Government finances look stronger than expected

Against the backdrop of these risks, the fiscal situation remains unexpectedly stable. In 2025 it was recorded:

  • primary surplus 4.8% of GDP,
  • overall surplus 1.7% of GDP.

This is importantly amended than archetypal forecasts. Main reasons:

  • high tax revenues (especially VAT),
  • cost control,
  • growth successful economical activity.

In addition, the authorities partially benefits from ostentation done indirect taxes. That is, citizens wage much – the fund feels better. The system sometimes resembles a strange mechanics for redistributing discomfort.

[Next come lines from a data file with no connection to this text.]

<file path="src/rtl/uart_pkg.sv">
// rtl/uart_pkg.sv - shared types and constants for the UART transmit scheduler
package uart_pkg;

  localparam int BYTE_W       = 8;
  localparam int NREQ_DEFAULT = 4;
  localparam int OWNER_W      = 3;

  typedef enum logic [1:0] {
    IDLE,
    LOAD,
    WAIT_BUSY,
    WAIT_DONE
  } state_e;

endpackage

</file>
<file path="src/rtl/rr_arbiter.sv">
// rtl/rr_arbiter.sv - round-robin winner search with the last-owner pointer
module rr_arbiter
  import uart_pkg::*;
#(
  parameter int NREQ = NREQ_DEFAULT
) (
  input  logic               clk,
  input  logic               reset,
  input  logic [NREQ-1:0]    req,
  input  logic               upd_en,
  input  logic [OWNER_W-1:0] upd_owner,
  output logic               grant_valid,
  output logic [OWNER_W-1:0] grant_idx
);

  localparam int IW = (NREQ > 1) ? $clog2(NREQ) : 1;

  logic [OWNER_W-1:0] last_owner_q, last_owner_d;
  logic [IW-1:0]      idx;

  // Walk from farthest to nearest so the nearest requester after the pointer wins.
  always_comb begin
    grant_valid = 1'b0;
    grant_idx   = '0;
    idx         = '0;
    for (int k = NREQ; k >= 1; k--) begin
      idx = IW'((int'(last_owner_q) + k) % NREQ);
      if (req[idx]) begin
        grant_valid = 1'b1;
        grant_idx   = OWNER_W'(idx);
      end
    end
  end

  always_comb begin
    last_owner_d = last_owner_q;
    if (upd_en) begin
      last_owner_d = upd_owner;
    end
  end

  always_ff @(posedge clk or negedge reset) begin
    if (!reset) begin
      last_owner_q <= OWNER_W'(NREQ - 1);
    end else begin
      last_owner_q <= last_owner_d;
    end
  end

endmodule

</file>
<file path="src/rtl/uart_tx_sched.sv">
// rtl/uart_tx_sched.sv - shares one UART transmitter among NREQ requesters
// Optional watchdog enabled by macro UART_TX_SCHED_TIMEOUT_EN.
module uart_tx_sched
  import uart_pkg::*;
#(
  parameter int NREQ           = NREQ_DEFAULT,
  parameter int TIMEOUT_CYCLES = 65535
) (
  input  logic                   clk,
  input  logic                   reset,
  input  logic [NREQ-1:0]        req,
  input  logic [BYTE_W*NREQ-1:0] req_data,
  input  logic                   tx_ready,
  input  logic                   err_clr,
  output logic [NREQ-1:0]        ack,
  output logic                   tx_load,
  output logic [BYTE_W-1:0]      tx_data,
  output logic [2:0]             owner,
  output logic                   busy,
  output logic                   timeout_err
);

  state_e             state_q, state_d;
  logic [NREQ-1:0]    ack_q, ack_d;
  logic               tx_load_q, tx_load_d;
  logic [BYTE_W-1:0]  tx_data_q, tx_data_d;
  logic [OWNER_W-1:0] owner_q, owner_d;
  logic               grant_valid;
  logic [OWNER_W-1:0] grant_idx;
  logic               upd_en;
  logic               timeout_hit;
  logic               timeout_fire;

  rr_arbiter #(.NREQ(NREQ)) u_arb (
    .clk         (clk),
    .reset       (reset),
    .req         (req),
    .upd_en      (upd_en),
    .upd_owner   (owner_q),
    .grant_valid (grant_valid),
    .grant_idx   (grant_idx)
  );

  always_comb begin
    state_d      = state_q;
    ack_d        = '0;
    tx_load_d    = 1'b0;
    tx_data_d    = tx_data_q;
    owner_d      = owner_q;
    upd_en       = 1'b0;
    timeout_fire = 1'b0;
    case (state_q)
      IDLE: begin
        if (tx_ready && grant_valid) begin
          state_d   = LOAD;
          ack_d     = NREQ'(1) << grant_idx;
          tx_load_d = 1'b1;
          tx_data_d = req_data[BYTE_W*grant_idx +: BYTE_W];
          owner_d   = grant_idx;
        end
      end
      LOAD: state_d = WAIT_BUSY;
      // A real handshake edge takes priority over a watchdog expiry in the same cycle.
      WAIT_BUSY: begin
        if (!tx_ready) begin
          state_d = WAIT_DONE;
        end else if (timeout_hit) begin
          state_d      = IDLE;
          upd_en       = 1'b1;
          timeout_fire = 1'b1;
        end
      end
      WAIT_DONE: begin
        if (tx_ready) begin
          state_d = IDLE;
          upd_en  = 1'b1;
        end else if (timeout_hit) begin
          state_d      = IDLE;
          upd_en       = 1'b1;
          timeout_fire = 1'b1;
        end
      end
      default: state_d = IDLE;
    endcase
  end

  always_ff @(posedge clk or negedge reset) begin
    if (!reset) begin
      state_q   <= IDLE;
      ack_q     <= '0;
      tx_load_q <= 1'b0;
      tx_data_q <= '0;
      owner_q   <= '0;
    end else begin
      state_q   <= state_d;
      ack_q     <= ack_d;
      tx_load_q <= tx_load_d;
      tx_data_q <= tx_data_d;
      owner_q   <= owner_d;
    end
  end

`ifdef UART_TX_SCHED_TIMEOUT_EN
  localparam int CNT_W = $clog2(TIMEOUT_CYCLES + 1);

  logic [CNT_W-1:0] cnt_q, cnt_d;
  logic             err_q, err_d;
  logic             waiting;

  assign waiting     = (state_q == WAIT_BUSY) || (state_q == WAIT_DONE);
  assign timeout_hit = waiting && (cnt_q == CNT_W'(TIMEOUT_CYCLES - 1));

  // Counter restarts whenever a wait state is (re-)entered.
  always_comb begin
    cnt_d = '0;
    if (waiting && (state_d == state_q)) begin
      cnt_d = cnt_q + CNT_W'(1);
    end
    err_d = err_q;
    if (err_clr) begin
      err_d = 1'b0;
    end
    if (timeout_fire) begin
      err_d = 1'b1;
    end
  end

  always_ff @(posedge clk or negedge reset) begin
    if (!reset) begin
      cnt_q <= '0;
      err_q <= 1'b0;
    end else begin
      cnt_q <= cnt_d;
      err_q <= err_d;
    end
  end

  assign timeout_err = err_q;
`else
  logic unused_cfg;

  assign timeout_hit = 1'b0;
  assign unused_cfg  = err_clr | timeout_fire | (TIMEOUT_CYCLES == 0);
  assign timeout_err = 1'b0;
`endif

  assign ack     = ack_q;
  assign tx_load = tx_load_q;
  assign tx_data = tx_data_q;
  assign owner   = owner_q;
  assign busy    = (state_q != IDLE);

endmodule

</file>
<file path="config.mk">
export PLATFORM = sky130hd
export DESIGN_NAME = uart_tx_sched
export DESIGN_NICKNAME = d
export VERILOG_FILES = /design/src/rtl/uart_pkg.sv /design/src/rtl/rr_arbiter.sv /design/src/rtl/uart_tx_sched.sv
export SDC_FILE = /design/constraint.sdc
export NUM_CORES = 1
export LEC_CHECK = 0
export ABC_AREA = 1
export CAP_MARGIN = 40
export CORE_MARGIN = 2
export CORE_UTILIZATION = 30
export CTS_CLUSTER_DIAMETER = 40
export DETAILED_ROUTE_END_ITERATION = 10
export GPL_TIMING_DRIVEN = 0
export MAX_ROUTING_LAYER = met4
export PLACE_DENSITY = 0.57
export SLEW_MARGIN = 20
export SYNTH_ARGS = -nofsm -noshare
export SYNTH_HDL_FRONTEND = slang
export SYNTH_SLANG_ARGS = --single-unit
</file>
<file path="constraint.sdc">
create_clock -name clk -period 3.25 [get_ports clk]
set_input_delay 0.65 -clock clk [delete_from_list [all_inputs] [get_ports clk]]
set_output_delay 0.65 -clock clk [all_outputs]
set_load 0.02 [all_outputs]
</file>
==> flow_metrics.env, run 1 <==
export IMPL_finalSetupTns_ns=0
export IMPL_fin_util_pct=46.1
export IMPL_track_usage_pct=13.3
export IMPL_dieHeight_um=75.1
export IMPL_htree_levels=1
export IMPL_dieArea_um2=5640
export IMPL_setup_viol=0
export IMPL_antenna_cells=0
export IMPL_yosysWarnings=0
export IMPL_critPathTopFamily="buffers and inverters"
export IMPL_cts_hold_buf=0
export IMPL_netlist_area_um2=1520
export IMPL_hold_class="flip-flop to flip-flop"
export IMPL_via_per_inst=4.14
export IMPL_synth_avg_cell_area_um2=6.92
export IMPL_timing_critical_path_buf_inv=3
export IMPL_cts_buffers=3
export IMPL_leakage_nw=1.16
export IMPL_vdd_ir_drop_max_mv=0.425
export IMPL_drt_iter0_markers=50
export IMPL_ant_nets=0
export IMPL_wl_per_cell_um=10.2
export IMPL_dp_cells=342
export IMPL_drc=0
export IMPL_synth_top_area_share_pct=28.1
export IMPL_final_cells=346
export IMPL_cp_common_cell="inv_1"
export IMPL_outcome="finished clean"
export IMPL_clkTransAtPathRegs_ns=0.07
export IMPL_start_kind="flip-flop"
export IMPL_cts_tree="built"
export IMPL_grt_max_degree=17
export IMPL_end_kind="output pin"
export IMPL_ys_top_cells_by_area="dfrtp_1, nand2_1, nand3_1, inv_1, nand2_2"
export IMPL_drt_wl_total_mm=3.53
export IMPL_synth_cell_types=27
export IMPL_ys_ff_latch=19
export IMPL_crit_required_ns=2.60
export IMPL_clockBufferDepth=2
export IMPL_p_total_mw=2.07
export IMPL_portBuffers=54
export IMPL_hpwl_mm=2.80
export IMPL_dp_slack_ns=0.809
export IMPL_hold_viol_final=0
export IMPL_die_w_um=75.1
export IMPL_gp_congestion=0.772
export IMPL_drv_cap=0
export IMPL_clock_root_buffer="clkbuf_8"
export IMPL_areaGrowthSynthToFinish_pct=45.5
export IMPL_fmax_mhz=448
export IMPL_grt_pass1_vias=1268
export IMPL_slew_viol_final=0
export IMPL_cp_max_fo=3
export IMPL_drt_pass1_iterations=5
export IMPL_start_util_pct=31.7
export IMPL_insertion_delay_ns=0.26
export IMPL_seq_area_frac_synth_pct=31.5
export IMPL_layout_setup_ws_ns=1.02
export IMPL_nets=323
export IMPL_antenna_found_initial=0
export IMPL_finalCriticalPeriod_ns=2.23
export IMPL_arrival_ns=1.58
export IMPL_overflow=0
export IMPL_cellPowerDensity_nw_per_um2=940
export IMPL_postCtsSetupRepairBufs=0
export IMPL_fp_coreArea_um2=4790
export IMPL_grt_pass1_wl_mm=5.65
export IMPL_crit_chain="inv_1 > ha_1 > inv_1 > clkdlybuf4s50_1"
export IMPL_slowest_stage="clkdlybuf4s50_1"
export IMPL_period_share_pct=68.7
export IMPL_fin_skew_ns=0.00497
export IMPL_post_route_cells_drive_above_1_share_pct=16.8
export IMPL_cpPeakStageDelay_ns=0.60
export IMPL_dr_total_vias=1431
export IMPL_pin_count=58
export IMPL_rows=25
export IMPL_yosysTopAreaCell="dfrtp_1"
export IMPL_crit_type="flip-flop to output pin"
export IMPL_r2r_setup_slack_ns=1.32
export IMPL_rsz0062_at_grt="no"
export IMPL_cts_sinks=19
export IMPL_synth_cells=219
export IMPL_cts_resized=0
==> power by group <==
| part | internal, mW | leakage [nW] | switching [mW] | total [mW] |
|---|---|---|---|---|
| Clock | 0.0853 | 0.0255 | 0.0810 | 0.166 |
| Combinational | 0.612 | 0.902 | 0.902 | 1.51 |
| Sequential | 0.340 | 0.238 | 0.0547 | 0.394 |
==> cell usage after synthesis <==
| library cell | count |
|---|---|
| nand2_1 | 63 |
| inv_1 | 43 |
| nand3_1 | 35 |
| nand2_2 | 19 |
| dfrtp_1 | 17 |
| nor2_1 | 6 |
| o21ai_0 | 4 |
| buf_4 | 3 |
| buf_6 | 3 |
| ha_1 | 3 |
| nand2_4 | 3 |
| a21oi_1 | 2 |
| dfstp_2 | 2 |
| nand2_8 | 2 |
| o21ai_2 | 2 |
| a21oi_2 | 1 |
| buf_12 | 1 |
| buf_2 | 1 |
| conb_1 | 1 |
| inv_2 | 1 |
| inv_4 | 1 |
| inv_8 | 1 |
| mux2i_1 | 1 |
| nand3_2 | 1 |
| nand3_4 | 1 |
| nor3_1 | 1 |
| o31ai_1 | 1 |
==> per-layer routing <==
layer | up-vias | GRT usage (%) | share of wire, %
met3 | 5 | 0.803 | 4.2
met5 | - | - | 0
li1 | 779 | - | -
met1 | 608 | 18.4 | 48
met2 | 39 | 20.6 | 46
met4 | 0 | 4.76 | 1.5
==> layout make-up <==
type / count / area, um2
Sequential cell: 19 / 478
Buffer: 8 / 81.3
Tap cell: 67 / 83.8
Inverter: 46 / 183
Timing Repair Buffer: 55 / 556
Clock inverter: 1 / 5.00
Fill cell: 499 / 2580
Multi-Input combinational cell: 147 / 778
Clock buffer: 3 / 41.3
==> worst min-delay path, delay by kind of cell (launching register included) <==
family / cells / cell delay (ns)
flip-flops: 1 / 0.35
AND/OR/NAND/NOR: 2 / 0.10
==> layout by cell type (no fill, tap or decap), types with 4 or more instances in the layout <==
cell type         n
nand2_1          63
o21ai_0           4
inv_1            43
dfrtp_1          17
clkdlybuf4s50_1  54
nand3_1          35
nor2_1            6
nand2_2          19
==> logic make-up after synthesis <==
logic type      share of synthesized area (%)
flops                                    31.5
other cells                             0.247
fa+ha+maj                                2.48
compound gates                           4.21
simple gates                             43.5
buf+inv                                  17.4
mux                                     0.660
==> sequential cells by signal (all words and copies together) (netlist names) <==
register,cells
ack,4
owner,2
state_q,2
tx_data,8
tx_load,1
u_arb.last_owner_q,2
==> through the flow <==
stage | instance area, um2 | hold WS, ns
after floorplan | 1520 | 0.354
after global placement | 2140 | 0.463
after detailed placement | 2160 | 0.465
after CTS | 2210 | 0.485
after global routing | 2210 | 0.491
final | 2210 | 0.479
==> final timing paths <==
check | startpoint | endpoint | cells past startpoint
min reg2reg | tx_data[5] | tx_data[5] | 2
min | tx_data[5] | tx_data[5] | 2
max in group asynchronous | reset | u_arb.last_owner_q[1] | 2
max reg2reg | u_arb.last_owner_q[0] | tx_data[7] | 13
max | state_q[0] | busy | 4
min in group asynchronous | reset | tx_load | 1
No activity file was read; power rests on OpenSTA's default activity.
==> inputs of run 2 (changes only) <==
--- a/config.mk
+++ b/config.mk
@@ -13,7 +13,7 @@
 export DETAILED_ROUTE_END_ITERATION = 10
 export GPL_TIMING_DRIVEN = 0
 export MAX_ROUTING_LAYER = met4
-export PLACE_DENSITY = 0.57
+export PLACE_DENSITY = 0.6
 export SLEW_MARGIN = 20
 export SYNTH_ARGS = -nofsm -noshare
 export SYNTH_HDL_FRONTEND = slang
==> constraint.sdc (replaced) <==
create_clock -name clk -period 2 [get_ports clk]
set_input_delay 0.4 -clock clk [delete_from_list [all_inputs] [get_ports clk]]
set_output_delay 0.4 -clock clk [all_outputs]
set_load 0.02 [all_outputs]
==> run 2 against run 1 <==
Design area increased by 17%. Die area unchanged. Clock power rose by 58%. Via count grew 9.6%. Setup slack worse by 1.0 ns. Sequential share of layout area down 3.1 points. Routed wire length is 18% higher. Total power up 110%. Largest cell class unchanged. Clock-buffer cell count increased by 1. Largest power group unchanged. Critical path depth grew 11. Combinational power grew 130%. Worst hold slack worse by 0.013 ns.
==> flow_metrics.env, run 2 (synthesis results as in run 1) <==
export IMPL_end_kind="flip-flop"
export IMPL_p_total_mw=4.43
export IMPL_cp_common_cell="nand2_1"
export IMPL_hold_class="input port to asynchronous set/reset pin"
export IMPL_clock_root_buffer="clkbuf_8"
export IMPL_cp_max_fo=7
export IMPL_htree_levels=1
export IMPL_postLayoutCellArea_um2=2580
export IMPL_final_cell_mix="nand2_1, clkdlybuf4s50_1, inv_1"
export IMPL_crit_required_ns=2.14
export IMPL_setup_viol=0
export IMPL_slowest_stage="dfstp_2"
export IMPL_clockBufferDepth=2
export IMPL_worstSetupStartpoint="u_arb.last_owner_q[0]"
export IMPL_r2r_setup_slack_ns=0.02
export IMPL_fin_util_pct=53.9
export IMPL_slew_viol_final=0
export IMPL_drt_pass1_iterations=4
export IMPL_cellPowerDensity_nw_per_um2=1720
export IMPL_final_cells=363
export IMPL_rows=25
export IMPL_hpwl_mm=2.82
export IMPL_drt_iter0_markers=68
export IMPL_drc=0
export IMPL_cpPeakStageDelay_ns=0.58
export IMPL_grt_pass1_wl_mm=5.92
export IMPL_hold_viol_final=0
export IMPL_areaGrowthSynthToFinish_pct=70.0
export IMPL_antenna_found_initial=0
export IMPL_cts_hold_buf=0
export IMPL_pin_count=58
export IMPL_arrival_ns=2.13
export IMPL_dieArea_um2=5640
export IMPL_die_w_um=75.1
export IMPL_regToRegStartpoint="u_arb.last_owner_q[0]"
export IMPL_portBuffers=54
export IMPL_cts_sinks=19
export IMPL_track_usage_pct=13.9
export IMPL_dieHeight_um=75.1
export IMPL_insertion_delay_ns=0.25
export IMPL_crit_type="flip-flop to flip-flop"
export IMPL_whs_ns=0.467
export IMPL_cts_tree="built"
export IMPL_mostFrequentLayoutCell="nand2_1"
export IMPL_start_kind="flip-flop"
export IMPL_cts_buffers=3
export IMPL_via_per_inst=4.32
export IMPL_rsz0062_at_grt="yes"
export IMPL_wl_per_cell_um=11.5
export IMPL_largest_reg_flops=8
export IMPL_timing_critical_path_buf_inv=4
export IMPL_period_share_pct=99.1
export IMPL_drt_wl_total_mm=4.18
export IMPL_antenna_cells=0
export IMPL_nets=340
export IMPL_ff2ff_path_depth=15
export IMPL_grt_pass1_vias=1356
export IMPL_crit_chain="buf_8 > inv_8 > nand2_2 > nand2_4 > nand2_2 > nand2_4 > inv_6 > nand3_4 > nand2_8 > buf_12 > nand2_1 > nand3_2 > nand2_1 > nand2_1 > nand2_1"
export IMPL_finalCriticalPeriod_ns=1.98
export IMPL_fmax_mhz=504
export IMPL_grt_max_degree=11
export IMPL_outcome="finished clean"
export IMPL_post_route_cells_drive_above_1_share_pct=26.0
export IMPL_overflow=0
export IMPL_vdd_ir_drop_max_mv=1.01
export IMPL_clkTransAtPathRegs_ns=0.07
export IMPL_gp_congestion=0.742
export IMPL_dr_total_vias=1569
export IMPL_fin_skew_ns=0.00271
export IMPL_drv_cap=0
export IMPL_leakage_nw=1.33
export IMPL_place_area_um2=2160
export IMPL_r2r_end="tx_data[1]"
export IMPL_ant_nets=0
export IMPL_dp_cells=342
export IMPL_fp_coreArea_um2=4790
export IMPL_start_util_pct=31.7
export IMPL_critPathTopFamily="simple AND/OR/NAND/NOR gates"
[run 2: changes by cell type in the layout (fill, tap and decap cells not counted), sizes merged]
cell / change
dlygate4sd2: +1
clkbuf: +5
nand3: +1
buf: +12
clkdlybuf4s50: -1
clkinv: -1
[run 2: area by class of cell]
type / count / area [um2]
repair buffers: 71 / 766
clock buffers: 4 / 45.0
inverters: 46 / 185
multi-input cells: 148 / 918
fillers: 454 / 2210
flip-flops and latches: 19 / 478
well taps: 67 / 83.8
plain buffers: 8 / 103
[run 2: layer usage]
layer,routed length (um),GRT usage (%),vias to the layer above,part of all wire (%)
met5,0,-,-,0
met4,44,3.57,0,1.1
met3,232,1.61,4,5.6
met2,2000,22.3,53,48
met1,1900,18.6,694,46
li1,-,-,818,-
[run 2: worst max-delay path by stage]
| stage | endpoint | cells after the start |
|---|---|---|
| after floorplan | tx_data[0] | 15 |
| after global placement | tx_data[1] | 14 |
| after detailed placement | tx_data[1] | 14 |
| after CTS | tx_data[1] | 14 |
| after global routing | tx_data[1] | 16 |
| final | tx_data[1] | 15 |
[run 2: where the power goes]
group | internal [mW] | total [mW] | switching [mW]
Sequential | 0.553 | 0.662 | 0.109
Clock | 0.141 | 0.263 | 0.121
Combinational | 1.68 | 3.50 | 1.82
Total | 2.37 | 4.43 | 2.05
[run 2: repair_timing]
action | 4_1_cts | 5_1_grt
resized for setup | 1 | 38
setup endpoints to repair | 1 | 12
pin swaps | 0 | 9
cloned | 0 | 5
hold endpoints to repair | 0 | 0
setup buffers | 0 | 12
[run 2: through the flow]
stage / setup WS [ns] / TNS (ns)
global route: -0.0926 / -0.447
global placement: -0.183 / -1.55
CTS: 0.0387 / 0
detailed placement: -0.193 / -1.71
floorplan: 0.247 / 0
finish: 0.0175 / 0
[run 2: worst register-to-register path: stages (launching register included)]
cell	delay, ns
dfstp_2	0.58
buf_8	0.14
inv_8	0.07
nand2_2	0.08
nand2_4	0.06
nand2_2	0.10
nand2_4	0.08
inv_6	0.08
nand3_4	0.15
nand2_8	0.14
buf_12	0.11
nand2_1	0.06
nand3_2	0.09
nand2_1	0.06
nand2_1	0.05
nand2_1	0.04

Debt is falling but remains high

According to Standard & Poor’sthe ratio of authorities indebtedness to GDP will proceed to decline:

  • to 131% successful 2026,
  • up to astir 110% by 2029.

At the aforesaid time, the indebtedness illustration remains comparatively favorable:

  • average repayment play – approx. 18.7 years,
  • maintenance outgo – approx. 1.3%.

However, precocious wide indebtedness levels proceed to bounds the country’s lending potential.

Risks and scenarios

Standard & Poor’s considers respective improvement scenarios:

  • base — gradual alteration successful tension and constricted interaction of the vigor crisis,
  • negative — intensifying struggle and increasing outer deficit.

Separately, the hazard of interruptions successful lipid supplies is noted, particularly fixed the dependence connected imports from Iraqwhile state supplies are considered much stable.

Long-term challenges

Structural problems include:

  • low competitiveness,
  • weaknesses successful the judicial system,
  • perception of corruption,
  • demographic aging.

Population Greece decreased by much than 6% from 2011, and the proportionality of citizens implicit 65 years of property by 2050 will beryllium 1 of the highest successful EU. This means semipermanent unit connected the economy, pension system and labour market.

Political factor

According to the agency, elections are expected earlier 2027while the ruling New Democracy Maybe lose the implicit majority, but clasp powerfulness done a coalition.

Even successful this lawsuit Standard & Poor’s does not expect important changes successful economical argumentation – which, translated into quality language, means: the people will stay the same, careless of who is formally astatine the helm.

Result: Greece’s system remains resilient but vulnerable. There is growth, but it is weaker. There is money, but with reservations. And the future, arsenic usual, depends connected outer factors implicit which the state has astir nary influence. A very convenient position, by the way.